→ Activity
Among the entries below, find each line holding "only" and return it.

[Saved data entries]
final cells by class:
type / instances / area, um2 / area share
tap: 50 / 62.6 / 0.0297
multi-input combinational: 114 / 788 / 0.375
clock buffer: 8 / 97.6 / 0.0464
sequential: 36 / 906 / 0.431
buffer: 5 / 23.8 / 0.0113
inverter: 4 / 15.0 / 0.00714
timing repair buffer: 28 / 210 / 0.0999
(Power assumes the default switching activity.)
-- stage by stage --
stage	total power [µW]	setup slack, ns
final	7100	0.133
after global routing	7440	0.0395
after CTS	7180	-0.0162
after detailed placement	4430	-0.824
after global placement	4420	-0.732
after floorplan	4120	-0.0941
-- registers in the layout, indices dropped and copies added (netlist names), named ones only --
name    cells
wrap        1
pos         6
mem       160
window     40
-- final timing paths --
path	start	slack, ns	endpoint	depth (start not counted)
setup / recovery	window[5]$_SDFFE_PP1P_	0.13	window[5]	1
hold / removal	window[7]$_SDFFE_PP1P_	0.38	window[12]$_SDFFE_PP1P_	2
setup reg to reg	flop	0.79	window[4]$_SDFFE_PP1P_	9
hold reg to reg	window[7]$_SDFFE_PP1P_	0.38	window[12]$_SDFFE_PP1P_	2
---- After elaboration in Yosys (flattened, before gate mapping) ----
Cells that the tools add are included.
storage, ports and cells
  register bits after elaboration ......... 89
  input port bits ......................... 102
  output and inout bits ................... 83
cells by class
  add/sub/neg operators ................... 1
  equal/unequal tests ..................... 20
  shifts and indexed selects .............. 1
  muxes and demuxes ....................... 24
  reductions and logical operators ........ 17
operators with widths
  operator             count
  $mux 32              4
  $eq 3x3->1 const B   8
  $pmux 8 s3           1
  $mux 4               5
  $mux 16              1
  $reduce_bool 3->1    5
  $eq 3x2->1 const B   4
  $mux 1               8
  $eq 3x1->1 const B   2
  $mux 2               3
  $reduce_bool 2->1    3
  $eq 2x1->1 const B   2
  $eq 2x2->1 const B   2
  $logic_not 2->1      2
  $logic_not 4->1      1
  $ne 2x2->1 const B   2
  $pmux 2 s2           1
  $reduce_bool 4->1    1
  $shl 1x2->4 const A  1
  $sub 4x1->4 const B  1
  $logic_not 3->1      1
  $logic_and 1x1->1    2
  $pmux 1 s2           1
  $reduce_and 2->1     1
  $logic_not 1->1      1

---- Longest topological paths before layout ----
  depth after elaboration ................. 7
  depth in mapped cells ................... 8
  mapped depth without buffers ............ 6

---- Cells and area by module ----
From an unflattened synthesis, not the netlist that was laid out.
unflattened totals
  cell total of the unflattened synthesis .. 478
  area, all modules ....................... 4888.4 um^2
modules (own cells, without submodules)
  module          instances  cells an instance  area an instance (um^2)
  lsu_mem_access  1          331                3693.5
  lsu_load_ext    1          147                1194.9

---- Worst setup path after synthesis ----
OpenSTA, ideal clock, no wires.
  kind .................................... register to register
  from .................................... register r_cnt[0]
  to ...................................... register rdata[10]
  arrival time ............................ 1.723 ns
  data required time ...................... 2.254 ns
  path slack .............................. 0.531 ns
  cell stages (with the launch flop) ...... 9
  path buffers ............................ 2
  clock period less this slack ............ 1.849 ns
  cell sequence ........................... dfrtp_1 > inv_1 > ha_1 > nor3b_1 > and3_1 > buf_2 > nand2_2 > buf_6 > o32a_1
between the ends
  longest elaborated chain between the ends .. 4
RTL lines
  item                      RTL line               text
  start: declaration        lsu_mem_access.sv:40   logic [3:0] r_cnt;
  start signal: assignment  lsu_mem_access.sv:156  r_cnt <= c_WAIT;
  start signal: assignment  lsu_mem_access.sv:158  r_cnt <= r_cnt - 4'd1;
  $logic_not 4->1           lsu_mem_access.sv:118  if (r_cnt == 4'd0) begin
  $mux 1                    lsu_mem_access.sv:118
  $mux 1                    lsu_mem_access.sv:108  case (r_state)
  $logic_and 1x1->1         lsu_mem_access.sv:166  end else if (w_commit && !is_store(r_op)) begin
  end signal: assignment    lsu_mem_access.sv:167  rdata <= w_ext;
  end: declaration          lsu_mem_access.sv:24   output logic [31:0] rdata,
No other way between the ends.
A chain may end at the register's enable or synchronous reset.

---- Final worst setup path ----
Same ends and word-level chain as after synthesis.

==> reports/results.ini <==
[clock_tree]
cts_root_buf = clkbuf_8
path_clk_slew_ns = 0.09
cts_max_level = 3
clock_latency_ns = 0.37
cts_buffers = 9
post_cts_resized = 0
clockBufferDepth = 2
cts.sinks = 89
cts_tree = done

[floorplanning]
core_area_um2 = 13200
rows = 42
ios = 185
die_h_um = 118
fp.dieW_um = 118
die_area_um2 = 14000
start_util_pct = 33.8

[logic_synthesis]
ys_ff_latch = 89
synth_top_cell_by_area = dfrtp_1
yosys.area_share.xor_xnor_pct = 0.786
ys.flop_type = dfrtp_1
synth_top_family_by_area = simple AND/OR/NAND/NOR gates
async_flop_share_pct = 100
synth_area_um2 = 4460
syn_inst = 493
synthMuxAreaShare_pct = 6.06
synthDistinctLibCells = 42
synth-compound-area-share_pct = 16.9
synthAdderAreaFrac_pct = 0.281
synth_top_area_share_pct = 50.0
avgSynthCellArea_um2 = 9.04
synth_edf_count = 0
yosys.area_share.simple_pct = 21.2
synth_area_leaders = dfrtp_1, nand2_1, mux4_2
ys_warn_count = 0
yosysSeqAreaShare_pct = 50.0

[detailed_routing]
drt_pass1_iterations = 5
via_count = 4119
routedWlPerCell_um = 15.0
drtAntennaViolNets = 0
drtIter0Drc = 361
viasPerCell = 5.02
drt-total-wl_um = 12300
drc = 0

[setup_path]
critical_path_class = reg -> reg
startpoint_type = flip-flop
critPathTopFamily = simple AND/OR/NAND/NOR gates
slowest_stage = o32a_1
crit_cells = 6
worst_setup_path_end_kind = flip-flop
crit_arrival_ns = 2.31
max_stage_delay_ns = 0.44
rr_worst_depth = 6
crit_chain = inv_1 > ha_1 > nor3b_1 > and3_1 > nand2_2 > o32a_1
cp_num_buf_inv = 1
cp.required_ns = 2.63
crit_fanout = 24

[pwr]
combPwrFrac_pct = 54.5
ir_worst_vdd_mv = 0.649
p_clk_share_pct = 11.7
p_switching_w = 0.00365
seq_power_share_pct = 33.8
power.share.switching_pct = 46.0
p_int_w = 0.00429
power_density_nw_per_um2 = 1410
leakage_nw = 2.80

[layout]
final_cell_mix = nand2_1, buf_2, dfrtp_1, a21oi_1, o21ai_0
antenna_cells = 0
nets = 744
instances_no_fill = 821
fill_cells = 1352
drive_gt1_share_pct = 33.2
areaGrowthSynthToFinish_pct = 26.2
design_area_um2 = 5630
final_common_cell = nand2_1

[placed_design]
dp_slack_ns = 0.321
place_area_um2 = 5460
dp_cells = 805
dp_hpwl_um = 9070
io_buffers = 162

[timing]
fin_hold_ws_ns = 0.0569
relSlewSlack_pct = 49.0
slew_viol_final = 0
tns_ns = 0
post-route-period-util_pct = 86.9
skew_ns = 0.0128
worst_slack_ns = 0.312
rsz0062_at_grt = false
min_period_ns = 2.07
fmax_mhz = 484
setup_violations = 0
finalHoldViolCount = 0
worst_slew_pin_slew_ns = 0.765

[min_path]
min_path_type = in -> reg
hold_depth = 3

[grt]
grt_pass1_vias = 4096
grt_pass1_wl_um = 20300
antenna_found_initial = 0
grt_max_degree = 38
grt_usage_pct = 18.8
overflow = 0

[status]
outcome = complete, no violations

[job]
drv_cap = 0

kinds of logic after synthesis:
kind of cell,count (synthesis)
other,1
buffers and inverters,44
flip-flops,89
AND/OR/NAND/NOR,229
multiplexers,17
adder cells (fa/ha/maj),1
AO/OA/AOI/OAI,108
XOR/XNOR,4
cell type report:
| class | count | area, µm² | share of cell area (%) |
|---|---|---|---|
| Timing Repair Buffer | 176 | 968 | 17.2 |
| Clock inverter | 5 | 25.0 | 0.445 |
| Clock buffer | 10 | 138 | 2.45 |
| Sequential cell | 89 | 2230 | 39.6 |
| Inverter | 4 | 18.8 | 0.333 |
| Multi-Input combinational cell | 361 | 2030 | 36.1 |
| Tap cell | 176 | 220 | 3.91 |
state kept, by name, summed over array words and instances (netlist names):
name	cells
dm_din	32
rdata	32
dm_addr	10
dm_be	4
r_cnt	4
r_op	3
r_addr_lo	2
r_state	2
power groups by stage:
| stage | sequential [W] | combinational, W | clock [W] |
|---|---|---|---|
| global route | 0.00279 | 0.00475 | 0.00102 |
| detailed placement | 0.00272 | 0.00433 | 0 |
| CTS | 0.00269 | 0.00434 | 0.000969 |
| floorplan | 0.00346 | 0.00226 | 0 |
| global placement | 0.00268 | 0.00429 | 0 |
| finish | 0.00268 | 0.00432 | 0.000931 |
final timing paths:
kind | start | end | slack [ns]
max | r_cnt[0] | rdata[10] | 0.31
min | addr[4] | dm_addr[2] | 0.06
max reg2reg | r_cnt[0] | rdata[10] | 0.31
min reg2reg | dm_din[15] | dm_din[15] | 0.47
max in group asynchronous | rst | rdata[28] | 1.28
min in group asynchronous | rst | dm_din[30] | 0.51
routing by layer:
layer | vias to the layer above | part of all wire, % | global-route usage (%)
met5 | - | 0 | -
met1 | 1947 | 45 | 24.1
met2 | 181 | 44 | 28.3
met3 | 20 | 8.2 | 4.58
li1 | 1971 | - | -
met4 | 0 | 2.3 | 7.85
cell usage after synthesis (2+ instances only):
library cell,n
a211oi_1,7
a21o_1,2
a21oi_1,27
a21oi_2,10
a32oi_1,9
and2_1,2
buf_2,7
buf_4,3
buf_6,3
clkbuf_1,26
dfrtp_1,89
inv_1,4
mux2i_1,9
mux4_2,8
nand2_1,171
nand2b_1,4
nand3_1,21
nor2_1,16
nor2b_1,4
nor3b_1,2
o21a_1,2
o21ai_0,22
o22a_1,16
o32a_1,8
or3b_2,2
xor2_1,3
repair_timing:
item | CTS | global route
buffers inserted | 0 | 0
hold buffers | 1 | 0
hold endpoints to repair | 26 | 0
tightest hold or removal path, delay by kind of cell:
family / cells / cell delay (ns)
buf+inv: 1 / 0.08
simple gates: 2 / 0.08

→ Solution for this task
-- registers in the layout, indices dropped and copies added (netlist names), named ones only --
cell usage after synthesis (2+ instances only):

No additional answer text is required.